There’s ultimately one reason why we have all of this. Why we have a building. Why we have beautiful music, special services, a special ambiance this past week and on Christmas Eve. One reason ultimately for anything we do as a congregation. One thing I want you to go home knowing and believing each and every Sunday. All of this is to witness and testify concerning the Light, so that through him all might believe. So that you might understand why Jesus was born for you. So that you might know who he is, God’s Son, our Savior. So that you might know about his death and would take hold of the forgiveness earned for you on the cross. So that you might know about his resurrection and trust completely in your salvation through him, so that you have the certain hope of heaven. That’s what I hope you are coming to see and hear. Not the lights and the sounds, but the Word made flesh, the Light of the World.

This is why John came. So that you might believe. This is why he attracted attention. To point you to the Light. This is why we have the prophets, and why the Old Testament believers had the ceremonial laws of God, the temple, the priesthood, the rituals prescribed by God. To draw attention, but not to these things themselves. We are talking about this very thing in Bible class on Sunday mornings. God gave the sights and sounds of the temple, the priesthood and garments, the rites and rituals so that the eyes of the world would be fixated on this nation, and their God. So that people would know without a doubt that God is holy and we are not. That we needed a mediator between us and God. That the only way to atone for sin was by blood. While many of the ceremonies of the Old Testament where grand, and the temple magnificent, and the priests who administered them stately in appearance, the constant repetition of the ceremonies was evidence that in themselves they were incapable of removing sin.

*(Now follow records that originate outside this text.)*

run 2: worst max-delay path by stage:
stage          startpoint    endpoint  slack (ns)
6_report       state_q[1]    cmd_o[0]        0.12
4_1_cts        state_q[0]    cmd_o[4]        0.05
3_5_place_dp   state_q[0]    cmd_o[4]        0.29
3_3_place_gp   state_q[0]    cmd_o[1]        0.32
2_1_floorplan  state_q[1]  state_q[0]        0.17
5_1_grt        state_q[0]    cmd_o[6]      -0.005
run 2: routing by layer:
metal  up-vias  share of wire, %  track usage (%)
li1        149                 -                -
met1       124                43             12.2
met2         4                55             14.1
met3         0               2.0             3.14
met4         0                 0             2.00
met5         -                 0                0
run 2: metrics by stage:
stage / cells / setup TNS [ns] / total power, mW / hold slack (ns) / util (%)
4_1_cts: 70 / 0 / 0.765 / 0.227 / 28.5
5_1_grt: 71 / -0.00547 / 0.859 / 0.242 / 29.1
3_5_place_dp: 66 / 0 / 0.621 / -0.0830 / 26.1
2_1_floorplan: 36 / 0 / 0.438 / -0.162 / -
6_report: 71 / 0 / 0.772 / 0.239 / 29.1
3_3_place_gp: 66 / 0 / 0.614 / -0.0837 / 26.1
[config.mk]
export PLATFORM = sky130hd
export DESIGN_NAME = mtrr_memory_type_resolver
export DESIGN_NICKNAME = d
export VERILOG_FILES = /design/src/rtl/core/mtrr_pkg.sv /design/src/rtl/core/mtrr_cell.sv /design/src/rtl/core/mtrr_resolve.sv /design/src/rtl/core/mtrr_memory_type_resolver.sv
export SDC_FILE = /design/constraint.sdc
export NUM_CORES = 2
export LEC_CHECK = 0
export BUFFER_PORTS_ARGS = -buffer_cell sky130_fd_sc_hd__buf_2
export CAP_MARGIN = 5
export CORE_ASPECT_RATIO = 1.5
export CORE_MARGIN = 2
export CORE_UTILIZATION = 45
export DETAILED_ROUTE_END_ITERATION = 16
export PLACE_DENSITY_LB_ADDON = 0.12
export SETUP_SLACK_MARGIN = 0.05
export SYNTH_ARGS = -nofsm -noshare
export SYNTH_HDL_FRONTEND = slang
export SYNTH_SLANG_ARGS = --single-unit
[constraint.sdc]
create_clock -name aclk -period 19.74 [get_ports aclk]
set_input_delay 3.948 -clock aclk [delete_from_list [all_inputs] [get_ports aclk]]
set_output_delay 3.948 -clock aclk [all_outputs]
set_load 0.03 [all_outputs]
--- config.mk ---
export PLATFORM = sky130hd
export DESIGN_NAME = fp_integer_power_core
export DESIGN_NICKNAME = d
export VERILOG_FILES = /design/src/hdl/fpip_pkg.sv /design/src/hdl/fpip_fpu.sv /design/src/hdl/fp_integer_power_core.sv
export SDC_FILE = /design/constraint.sdc
export NUM_CORES = 2
export LEC_CHECK = 0
export BUFFER_PORTS_ARGS = -buffer_cell sky130_fd_sc_hd__buf_2
export CORE_ASPECT_RATIO = 0.6
export CORE_MARGIN = 1
export CORE_UTILIZATION = 50
export CTS_CLUSTER_SIZE = 24
export DETAILED_ROUTE_END_ITERATION = 12
export PLACE_DENSITY = 0.63
export SLEW_MARGIN = 30
export SYNTH_ARGS = -nofsm -noshare
export SYNTH_HDL_FRONTEND = slang
export SYNTH_SLANG_ARGS = --single-unit
export TNS_END_PERCENT = 100
--- constraint.sdc ---
create_clock -name clk -period 12.84 [get_ports clk]
set_input_delay 2.568 -clock clk [delete_from_list [all_inputs] [get_ports clk]]
set_output_delay 2.568 -clock clk [all_outputs]
set_load 0.05 [all_outputs]
--- src/hdl/fpip_pkg.sv ---
// Shared types and constants for the floating-point integer power block.
package fpip_pkg;

  localparam int unsigned EXP_BITS_DEF = 32;

  localparam logic [63:0] ONE_BITS     = 64'h3FF0_0000_0000_0000;
  localparam logic [63:0] POS_INF_BITS = 64'h7FF0_0000_0000_0000;
  localparam logic [63:0] NEG_INF_BITS = 64'hFFF0_0000_0000_0000;
  localparam logic [63:0] DEF_NAN_BITS = 64'hFFF8_0000_0000_0000;
  localparam logic [63:0] QUIET_BIT    = 64'h0008_0000_0000_0000;

  typedef enum logic [0:0] {
    FOP_MUL = 1'b0,
    FOP_RCP = 1'b1
  } fop_t;

  typedef struct packed {
    logic        start;
    fop_t        op;
    logic [63:0] a;
    logic [63:0] b;
  } fpu_req_t;

  typedef struct packed {
    logic        done;
    logic [63:0] res;
  } fpu_rsp_t;

endpackage

--- src/hdl/fpip_fpu.sv ---
// Shared multi-cycle binary64 unit: multiply and reciprocal, round to nearest even.
module fpip_fpu (
  input  logic               clk,
  input  logic               rst_n,
  input  fpip_pkg::fpu_req_t req,
  output fpip_pkg::fpu_rsp_t rsp
);

  typedef enum logic [6:0] {
    U_IDLE  = 7'b0000001,
    U_MUL   = 7'b0000010,
    U_DPRE  = 7'b0000100,
    U_DIV   = 7'b0001000,
    U_LNORM = 7'b0010000,
    U_RNORM = 7'b0100000,
    U_ROUND = 7'b1000000
  } ust_t;

  ust_t                st_r, st_nxt;
  logic [52:0]         ma_r, ma_nxt, mb_r, mb_nxt;
  logic signed [13:0]  eb_r, eb_nxt, x_r, x_nxt;
  logic                sgn_r, sgn_nxt;
  logic [105:0]        m_r, m_nxt;
  logic [53:0]         rem_r, rem_nxt;
  logic [55:0]         q_r, q_nxt;
  logic [5:0]          cnt_r, cnt_nxt;
  logic [63:0]         res_r, res_nxt;
  logic                done_r, done_nxt;

  logic [10:0] ea_f, eb_f;
  logic        a_nan, b_nan, a_inf, b_inf, a_zero, b_zero;
  logic [26:0] pa, pb;
  logic [53:0] pp;
  logic [105:0] pp_sh;
  logic        dbit;
  logic [53:0] rem_sub;
  logic [52:0] mant;
  logic        grd, stk, inc;
  logic [53:0] sum;
  logic signed [13:0] xo;
  logic [10:0] efld;
  logic [51:0] ffld;

  assign ea_f   = req.a[62:52];
  assign eb_f   = req.b[62:52];
  assign a_nan  = (ea_f == 11'h7FF) && (req.a[51:0] != '0);
  assign b_nan  = (eb_f == 11'h7FF) && (req.b[51:0] != '0);
  assign a_inf  = (ea_f == 11'h7FF) && (req.a[51:0] == '0);
  assign b_inf  = (eb_f == 11'h7FF) && (req.b[51:0] == '0);
  assign a_zero = (req.a[62:0] == '0);
  assign b_zero = (req.b[62:0] == '0);

  assign pa    = cnt_r[1] ? {1'b0, ma_r[52:27]} : ma_r[26:0];
  assign pb    = cnt_r[0] ? {1'b0, mb_r[52:27]} : mb_r[26:0];
  assign pp    = pa * pb;
  assign pp_sh = {52'b0, pp} << (7'(cnt_r[1]) * 7'd27 + 7'(cnt_r[0]) * 7'd27);

  assign dbit    = (rem_r >= {1'b0, mb_r});
  assign rem_sub = dbit ? (rem_r - {1'b0, mb_r}) : rem_r;

  assign mant = m_r[105:53];
  assign grd  = m_r[52];
  assign stk  = |m_r[51:0];
  assign inc  = grd & (stk | mant[0]);
  assign sum  = {1'b0, mant} + 54'(inc);

  always_comb begin
    xo   = x_r;
    ffld = sum[51:0];
    efld = '0;
    if (sum[53]) begin
      xo   = x_r + 14'sd1;
      ffld = sum[52:1];
    end
    if (sum[53] || sum[52]) begin
      efld = xo[10:0];
    end
  end

  always_comb begin
    st_nxt   = st_r;
    ma_nxt   = ma_r;
    mb_nxt   = mb_r;
    eb_nxt   = eb_r;
    x_nxt    = x_r;
    sgn_nxt  = sgn_r;
    m_nxt    = m_r;
    rem_nxt  = rem_r;
    q_nxt    = q_r;
    cnt_nxt  = cnt_r;
    res_nxt  = res_r;
    done_nxt = 1'b0;
    case (st_r)
      U_IDLE: begin
        if (req.start) begin
          if (req.op == fpip_pkg::FOP_MUL) begin
            sgn_nxt = req.a[63] ^ req.b[63];
            if (a_nan) begin
              res_nxt  = req.a | fpip_pkg::QUIET_BIT;
              done_nxt = 1'b1;
            end else if (b_nan) begin
              res_nxt  = req.b | fpip_pkg::QUIET_BIT;
              done_nxt = 1'b1;
            end else if (a_inf || b_inf) begin
              res_nxt  = (a_zero || b_zero) ? fpip_pkg::DEF_NAN_BITS :
                         {req.a[63] ^ req.b[63], fpip_pkg::POS_INF_BITS[62:0]};
              done_nxt = 1'b1;
            end else if (a_zero || b_zero) begin
              res_nxt  = {req.a[63] ^ req.b[63], 63'b0};
              done_nxt = 1'b1;
            end else begin
              ma_nxt  = {ea_f != '0, req.a[51:0]};
              mb_nxt  = {eb_f != '0, req.b[51:0]};
              x_nxt   = 14'($signed({3'b0, (ea_f == '0) ? 11'd1 : ea_f})) +
                        14'($signed({3'b0, (eb_f == '0) ? 11'd1 : eb_f})) - 14'sd1022;
              m_nxt   = '0;
              cnt_nxt = '0;
              st_nxt  = U_MUL;
            end
          end else begin
            sgn_nxt = req.b[63];
            if (b_nan) begin
              res_nxt  = req.b | fpip_pkg::QUIET_BIT;
              done_nxt = 1'b1;
            end else if (b_inf) begin
              res_nxt  = {req.b[63], 63'b0};
              done_nxt = 1'b1;
            end else if (b_zero) begin
              res_nxt  = {req.b[63], fpip_pkg::POS_INF_BITS[62:0]};
              done_nxt = 1'b1;
            end else begin
              mb_nxt = {eb_f != '0, req.b[51:0]};
              eb_nxt = 14'($signed({3'b0, (eb_f == '0) ? 11'd1 : eb_f}));
              st_nxt = U_DPRE;
            end
          end
        end
      end
      U_MUL: begin
        m_nxt   = m_r + pp_sh;
        cnt_nxt = cnt_r + 6'd1;
        if (cnt_r == 6'd3) begin
          st_nxt = U_LNORM;
        end
      end
      U_DPRE: begin
        if (!mb_r[52]) begin
          mb_nxt = {mb_r[51:0], 1'b0};
          eb_nxt = eb_r - 14'sd1;
        end else begin
          x_nxt   = 14'sd2046 - eb_r;
          rem_nxt = 54'd1 << 52;
          q_nxt   = '0;
          cnt_nxt = '0;
          st_nxt  = U_DIV;
        end
      end
      U_DIV: begin
        rem_nxt = {rem_sub[52:0], 1'b0};
        q_nxt   = {q_r[54:0], dbit};
        cnt_nxt = cnt_r + 6'd1;
        if (cnt_r == 6'd55) begin
          m_nxt  = {q_r[54:0], dbit, 49'b0, rem_sub != '0};
          st_nxt = U_LNORM;
        end
      end
      U_LNORM: begin
        if (!m_r[105]) begin
          m_nxt = {m_r[104:0], 1'b0};
          x_nxt = x_r - 14'sd1;
        end else if (x_r < -14'sd60) begin
          m_nxt  = {105'b0, 1'b1};
          x_nxt  = 14'sd1;
          st_nxt = U_ROUND;
        end else if (x_r < 14'sd1) begin
          st_nxt = U_RNORM;
        end else begin
          st_nxt = U_ROUND;
        end
      end
      U_RNORM: begin
        if (x_r < 14'sd1) begin
          m_nxt = {1'b0, m_r[105:2], m_r[1] | m_r[0]};
          x_nxt = x_r + 14'sd1;
        end else begin
          st_nxt = U_ROUND;
        end
      end
      U_ROUND: begin
        if (xo > 14'sd2046) begin
          res_nxt = {sgn_r, fpip_pkg::POS_INF_BITS[62:0]};
        end else begin
          res_nxt = {sgn_r, efld, ffld};
        end
        done_nxt = 1'b1;
        st_nxt   = U_IDLE;
      end
      default: st_nxt = U_IDLE;
    endcase
  end

  always_ff @(posedge clk) begin
    if (!rst_n) begin
      st_r   <= U_IDLE;
      done_r <= 1'b0;
    end else begin
      st_r   <= st_nxt;
      done_r <= done_nxt;
    end
    ma_r  <= ma_nxt;
    mb_r  <= mb_nxt;
    eb_r  <= eb_nxt;
    x_r   <= x_nxt;
    sgn_r <= sgn_nxt;
    m_r   <= m_nxt;
    rem_r <= rem_nxt;
    q_r   <= q_nxt;
    cnt_r <= cnt_nxt;
    res_r <= res_nxt;
  end

  assign rsp.done = done_r;
  assign rsp.res  = res_r;

endmodule

--- src/hdl/fp_integer_power_core.sv ---
// Top level: square-and-multiply sequencer around the shared floating-point unit.
//
//  channel | handshake            | payload
//  in      | in_tvalid/in_tready  | in_tdata: base_bits, exponent
//  out     | out_tvalid/out_tready| out_tdata: power_bits
//
// One transaction at a time; in_tready is high only when the block is idle.
// Sequence: a leading-zero scan of the exponent, then squares and multiplies by the
// base, and a final reciprocal for negative exponents, all through the one shared
// unit; subnormal operands or results add a step per normalization shift.
// Zero bases, a base of one and zero exponents are offered the cycle after acceptance.
// The result is held in out_tdata until taken. Synchronous active-low reset.
module fp_integer_power_core #(
  parameter int unsigned EXP_BITS = fpip_pkg::EXP_BITS_DEF
) (
  input  logic                                   clk,
  input  logic                                   rst_n,
  input  logic                                   in_tvalid,
  output logic                                   in_tready,
  // [63:0] base_bits, [64+EXP_BITS-1:64] exponent
  input  logic [((64 + EXP_BITS + 7) / 8) * 8 - 1:0] in_tdata,
  output logic                                   out_tvalid,
  input  logic                                   out_tready,
  // [63:0] power_bits
  output logic [63:0]                            out_tdata
);

  localparam int unsigned CW = $clog2(EXP_BITS);

  typedef enum logic [7:0] {
    C_IDLE = 8'b00000001,
    C_FIND = 8'b00000010,
    C_STEP = 8'b00000100,
    C_SQW  = 8'b00001000,
    C_MBW  = 8'b00010000,
    C_DIVW = 8'b00100000,
    C_OUT  = 8'b01000000,
    C_ISS  = 8'b10000000
  } cst_t;

  cst_t                st_r, st_nxt;
  logic [63:0]         x_r, x_nxt, acc_r, acc_nxt, res_r, res_nxt;
  logic [EXP_BITS-1:0] sh_r, sh_nxt;
  logic [CW-1:0]       cnt_r, cnt_nxt;
  logic                neg_r, neg_nxt;
  fpip_pkg::fpu_req_t  req_r, req_nxt;
  fpip_pkg::fpu_rsp_t  rsp;

  logic [63:0]         in_base;
  logic [EXP_BITS-1:0] in_exp, in_mag;

  assign in_base = in_tdata[63:0];
  assign in_exp  = in_tdata[64 +: EXP_BITS];
  assign in_mag  = in_exp[EXP_BITS-1] ? (~in_exp + 1'b1) : in_exp;

  fpip_fpu u_fpu (
    .clk   (clk),
    .rst_n (rst_n),
    .req   (req_r),
    .rsp   (rsp)
  );

  always_comb begin
    st_nxt    = st_r;
    x_nxt     = x_r;
    acc_nxt   = acc_r;
    res_nxt   = res_r;
    sh_nxt    = sh_r;
    cnt_nxt   = cnt_r;
    neg_nxt   = neg_r;
    req_nxt   = req_r;
    req_nxt.start = 1'b0;
    case (st_r)
      C_IDLE: begin
        if (in_tvalid) begin
          x_nxt   = in_base;
          acc_nxt = in_base;
          neg_nxt = in_exp[EXP_BITS-1];
          sh_nxt  = in_mag;
          cnt_nxt = CW'(EXP_BITS - 1);
          if (in_base[62:0] == '0) begin
            res_nxt = '0;
            st_nxt  = C_OUT;
          end else if (in_base == fpip_pkg::ONE_BITS || in_mag == '0) begin
            res_nxt = fpip_pkg::ONE_BITS;
            st_nxt  = C_OUT;
          end else begin
            st_nxt = C_FIND;
          end
        end
      end
      C_FIND: begin
        if (sh_r[EXP_BITS-1]) begin
          st_nxt = C_STEP;
        end else begin
          sh_nxt  = {sh_r[EXP_BITS-2:0], 1'b0};
          cnt_nxt = cnt_r - 1'b1;
        end
      end
      C_STEP: begin
        if (cnt_r == '0) begin
          if (!neg_r) begin
            res_nxt = acc_r;
            st_nxt  = C_OUT;
          end else if (acc_r[62:0] == '0) begin
            res_nxt = {acc_r[63], fpip_pkg::POS_INF_BITS[62:0]};
            st_nxt  = C_OUT;
          end else begin
            req_nxt = '{start: 1'b1, op: fpip_pkg::FOP_RCP, a: fpip_pkg::ONE_BITS, b: acc_r};
            st_nxt  = C_DIVW;
          end
        end else begin
          sh_nxt  = {sh_r[EXP_BITS-2:0], 1'b0};
          cnt_nxt = cnt_r - 1'b1;
          req_nxt = '{start: 1'b1, op: fpip_pkg::FOP_MUL, a: acc_r, b: acc_r};
          st_nxt  = C_SQW;
        end
      end
      C_SQW: begin
        if (rsp.done) begin
          acc_nxt = rsp.res;
          st_nxt  = sh_r[EXP_BITS-1] ? C_ISS : C_STEP;
        end
      end
      C_ISS: begin
        req_nxt = '{start: 1'b1, op: fpip_pkg::FOP_MUL, a: acc_r, b: x_r};
        st_nxt  = C_MBW;
      end
      C_MBW: begin
        if (rsp.done) begin
          acc_nxt = rsp.res;
          st_nxt  = C_STEP;
        end
      end
      C_DIVW: begin
        if (rsp.done) begin
          res_nxt = rsp.res;
          st_nxt  = C_OUT;
        end
      end
      C_OUT: begin
        if (out_tready) begin
          st_nxt = C_IDLE;
        end
      end
      default: st_nxt = C_IDLE;
    endcase
  end

  always_ff @(posedge clk) begin
    if (!rst_n) begin
      st_r        <= C_IDLE;
      req_r.start <= 1'b0;
    end else begin
      st_r        <= st_nxt;
      req_r.start <= req_nxt.start;
    end
    req_r.op <= req_nxt.op;
    req_r.a  <= req_nxt.a;
    req_r.b  <= req_nxt.b;
    x_r   <= x_nxt;
    acc_r <= acc_nxt;
    res_r <= res_nxt;
    sh_r  <= sh_nxt;
    cnt_r <= cnt_nxt;
    neg_r <= neg_nxt;
  end

  assign in_tready  = (st_r == C_IDLE);
  assign out_tvalid = (st_r == C_OUT);
  assign out_tdata  = res_r;

endmodule

---- Word level (Yosys, flattened, before mapping) ----
Cells that the tools add are included.
storage, ports and cells
  flip-flop bits (word level) ............. 796
  output and inout bits ................... 66
operators by class
  order comparisons ....................... 4
  reductions and logical operators ........ 55
  eq/ne operators ......................... 58
  add/subtract/negate cells ............... 13
  shifts and indexed selects .............. 1
  multiplexer cells ....................... 136
  bitwise operators ....................... 10
  multipliers ............................. 3
operators by type and width
  kind                    count
  $mux W64                18
  $mux W106               10
  $mux W53                10
  $pmux W106 S5           1
  $mux W130               3
  $pmux W130 S2           1
  $pmux W64 S2            2
  $logic_not A63 Y1       4
  $mux W14                17
  $pmux W64 S3            1
  $mux W7                 20
  $mux W32                4
  $pmux W55 S2            1
  $mux W54                2
  $pmux W54 S2            1
  $add A106 B106 Y106     1
  $pmux W53 S2            1
  $shl A54 B7 Y106        1
  $logic_not A52 Y1       2
  $reduce_bool A52 Y1     2
  $pmux W32 S3            1
  $eq A64 B62 Y1 const B  1
  $mux W8                 8
  $pmux W8 S8             1
  other kinds (82)        167

---- Longest topological paths before layout ----
  depth in word-level cells ............... 11
  depth in mapped cells ................... 47
  mapped depth without buffers ............ 42

---- Cells and area by module ----
A second synthesis with hierarchy kept.
second synthesis, totals
  cells, all modules ...................... 8119
  area, all modules ....................... 75473.6 um^2
modules (own cells, without submodules)
  module                 area each (um^2)  cells each  times used
  fpip_fpu               59809.9           7045        1
  fp_integer_power_core  15663.8           1074        1

---- Worst setup path after synthesis ----
No wires, ideal clock.
  kind .................................... register to register
  start ................................... register u_fpu.cnt_r[0]
  end ..................................... register u_fpu.m_r[93] (data pin)
  arrival ................................. 11.217 ns
  required time ........................... 12.574 ns
  path slack .............................. 1.357 ns
  clock period less this slack ............ 11.483 ns
  stages on the path, launching flop included .. 45
  cell sequence ........................... edfxtp_1 clkbuf_1 clkbuf_1 clkbuf_1 nand2_1 o21ai_1 clkbuf_1 nand2_1 fa_1 fa_1 inv_1 fa_1 inv_1 fa_1 inv_1 fa_1 fa_1 inv_1 [9 not listed] or3_4 mux4_2 mux2_2 a211oi_1 nor3_1 a21o_1 ha_1 and3_1 nand3_1 or3_1 nor4_1 a2111oi_2 o41ai_2 a311o_1 a31oi_1 o21ai_1 xnor2_1 o21ai_1
between the ends
  cells in the longest elaborated chain, start to end .. 5
  elaborated cells on any way between the ends .. 7
ends and longest elaborated chain
  element                                                   line                            text
  from (decl)                                               fpip_fpu.sv:26                  logic [5:0] cnt_r, cnt_nxt;
  from (signal assigned)                                    fpip_fpu.sv:218                 cnt_r <= cnt_nxt;
  $mux W27 / $mul A1 B5 Y6 (equally long branches)          fpip_fpu.sv:54, fpip_fpu.sv:56
  $mul A27 B27 Y54 / $add A6 B6 Y7 (equally long branches)  fpip_fpu.sv:55, fpip_fpu.sv:56
  $shl A54 B7 Y106 (*)                                      fpip_fpu.sv:56                  assign pp_sh = {52'b0, pp} << (7'(cnt_r[1]) * 7'd27 + 7'(cnt_r[0]) * 7'd27);
  $add A106 B106 Y106 (*)                                   fpip_fpu.sv:140                 m_nxt = m_r + pp_sh;
  $pmux W106 S5 (*)                                         fpip_fpu.sv:93                  case (st_r)
  via u_fpu.m_nxt[93]                                       fpip_fpu.sv:23                  logic [105:0] m_r, m_nxt;
  to (signal assigned)                                      fpip_fpu.sv:215                 m_r <= m_nxt;
  to (decl)                                                 fpip_fpu.sv:23
The timed path passes the listed nets; every way through them passes the cells marked *.
A chain may end at the register's enable or synchronous reset.

---- Final worst setup path ----
  start ................................... register u_fpu.cnt_r[0]
  end ..................................... register u_fpu.m_r[105] (data pin)
Same word-level chain as after synthesis.

==> results.json <==
{
  "clock_sinks": 795,
  "synth_cell_types": 105,
  "ios": 166,
  "final.setup.tns_ns": 0,
  "post-route-cell-area_mm2": 0.0827,
  "cp_max_fo": 44,
  "cts_tree": "done",
  "route.antenna.remaining_nets": 0,
  "drc": 0,
  "worst-setup-path-type": "register to register",
  "postCtsSetupBuffers": 0,
  "clockBufferDepth": 3,
  "clock_latency_ns": 0.71,
  "initial_core_util": 0.506,
  "crit_required_ns": 13.39,
  "fin_cells": 10300,
  "grt_pass1_wl_um": 435000,
  "worstPathArrival_ns": 13.00,
  "ys_ff_latch": 795,
  "antenna_found_initial": 10,
  "drive_gt1_frac": 0.109,
  "hold_buffers": 0,
  "period_share": 0.970,
  "yosysSeqAreaShare": 0.317,
  "wire_per_inst_um": 29.1,
  "die_h_um": 302,
  "numCtsBuffers": 80,
  "via_count": 65900,
  "num_rows": 109,
  "grt-ovfl-total": 0,
  "mostFrequentLayoutCells": "nand2_1, inv_1, edfxtp_1",
  "period_minus_slack_ns": 12.45,
  "async_reset_ff_frac": 0,
  "die_area_mm2": 0.151,
  "wl_um": 300000,
  "maxCapViolCount": 0,
  "htree_levels": 3,
  "yosys_warnings": 0,
  "netlist_instances": 8041,
  "max_stage_delay_ns": 0.61,
  "synth_area_per_cell_um2": 9.31,
  "max_slew_margin": 0.241,
  "dpl.cell_count": 10100,
  "grt_use_total": 0.395,
  "initialDrtViolationCount": 9453,
  "clkTransAtPathRegs_ns": 0.06,
  "syn2layout_area_growth_pct": 10.4,
  "dp_hpwl_um": 236000,
  "hp-class": "register to register",
  "portBuffers": 165,
  "critPathLaunchType": "register",
  "die_w_um": 502,
  "gr-usage-met2": 0.505,
  "synth_nets": 9156,
  "final_common_cell": "nand2_1",
  "synth.cell_area_mm2": 0.0749,
  "setup_viol": 0,
  "finalHoldViolCount": 0,
  "clk_root_buffer_cell": "clkbuf_16",
  "slew_violations": 0,
  "grt_max_degree": 106,
  "grt_use_met1": 0.608,
  "cts_resized": 0,
  "status": "finished clean",
  "cp-end-kind": "register",
  "rsz0062_at_grt": "false",
  "worst_pin_slew_ns": 1.13,
  "coreArea_mm2": 0.148,
  "grtUsageMet3": 0.147,
  "fin_util": 0.559,
  "nets": 9349,
  "drt-pass1-iter-count": 6,
  "fin_worst_skew_ns": 0.0503,
  "synthFlopType": "edfxtp_1",
  "place_area_mm2": 0.0798,
  "detail_route.vias_per_cell": 6.40,
  "gp_congestion": 1.04,
  "grt-busiest-layer": "met1",
  "grt_pass1_vias": 62100,
  "timing.fmax_mhz": 80.3,
  "synth_enable_flop_cells": 778,
  "critPathSlowestCell": "fa_1"
}
-- synth_stat cells (41+ instances only) --
library cell | n | area (um2)
clkbuf_1 | 386 | 1450
inv_1 | 869 | 3260
nand2_1 | 1044 | 3920
o21bai_1 | 48 | 360
a31oi_1 | 41 | 257
fa_1 | 627 | 12600
a21o_1 | 117 | 878
nor3_1 | 82 | 410
xnor2_1 | 179 | 1570
and3_1 | 114 | 713
nand3_1 | 120 | 601
mux2i_1 | 74 | 741
o31ai_1 | 78 | 586
o21a_1 | 49 | 368
nor2_1 | 615 | 2310
o22ai_1 | 73 | 457
nor4_1 | 115 | 719
xor2_1 | 164 | 1440
a221oi_1 | 64 | 561
ha_1 | 388 | 4850
a22o_1 | 116 | 1020
a22oi_1 | 55 | 413
a211oi_1 | 54 | 405
o21ai_0 | 393 | 1970
a21oi_1 | 463 | 2320
nand4_1 | 94 | 588
nor2b_1 | 45 | 282
edfxtp_1 | 778 | 23400
mux2_2 | 103 | 1160
and2_1 | 173 | 1080
-- registers in the layout, summed over array words and instances, names as in the netlist, 6 cells and up --
| name | cells |
|---|---|
| u_fpu.st_r | 7 |
| out_tdata | 64 |
| u_fpu.ma_r | 53 |
| u_fpu.mb_r | 53 |
| x_r | 64 |
| u_fpu.eb_r | 14 |
| u_fpu.rem_r | 53 |
| u_fpu.cnt_r | 6 |
| u_fpu.res_r | 64 |
| u_fpu.q_r | 55 |
| st_r | 8 |
| u_fpu.m_r | 106 |
| acc_r | 64 |
| u_fpu.x_r | 14 |
| req_r | 130 |
| sh_r | 32 |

Yet they all pointed to the one who could. Jesus is the fulfillment of the sacrifice of atonement. It is only his holy, precious blood by which we are made presentable to a holy God. He is the priest who sacrificed himself and took away the sins that separated us from God. That is why the curtain in the temple that separated the people from the Most Holy Place was torn in two. Because now you are no longer separated from God. Christ came into the world to save sinners. He was born to save you. And now, he serves in heaven itself – the true temple – as your mediator.

Sadly, after Jesus ascended into heaven and persecution broke out against the Christian church, many Jewish believers wanted to go back to the sights and sounds, the rites and rituals of worship at the Temple – worship that focused on these rites and rituals as the way to salvation. Worship that lost sight of what it was meant to point to – Jesus the Messiah. Sadly too, as I hear people new to the area ask about churches, and they list their priorities for a church, the top of their list is often programs for the family to plug into and music style, rather than specific biblical teachings. And please, don’t misunderstand me. I’m not at all against children’s programs, different styles of worship, and service projects. I think they are all really good things to be doing. But they don’t come first. They are not the reason why we attend church, nor our top priorities when finding a church. Number one is our Savior, the Light of the world. He alone can straighten out our lives and lead us on the way to salvation. And he alone can give us the proper focus of our children’s programs. He alone can give us the proper motivation for service projects – sharing Christ’s love and his Gospel. He alone can make the peace that fills our hearts while singing that particular song – he alone can make that peace last.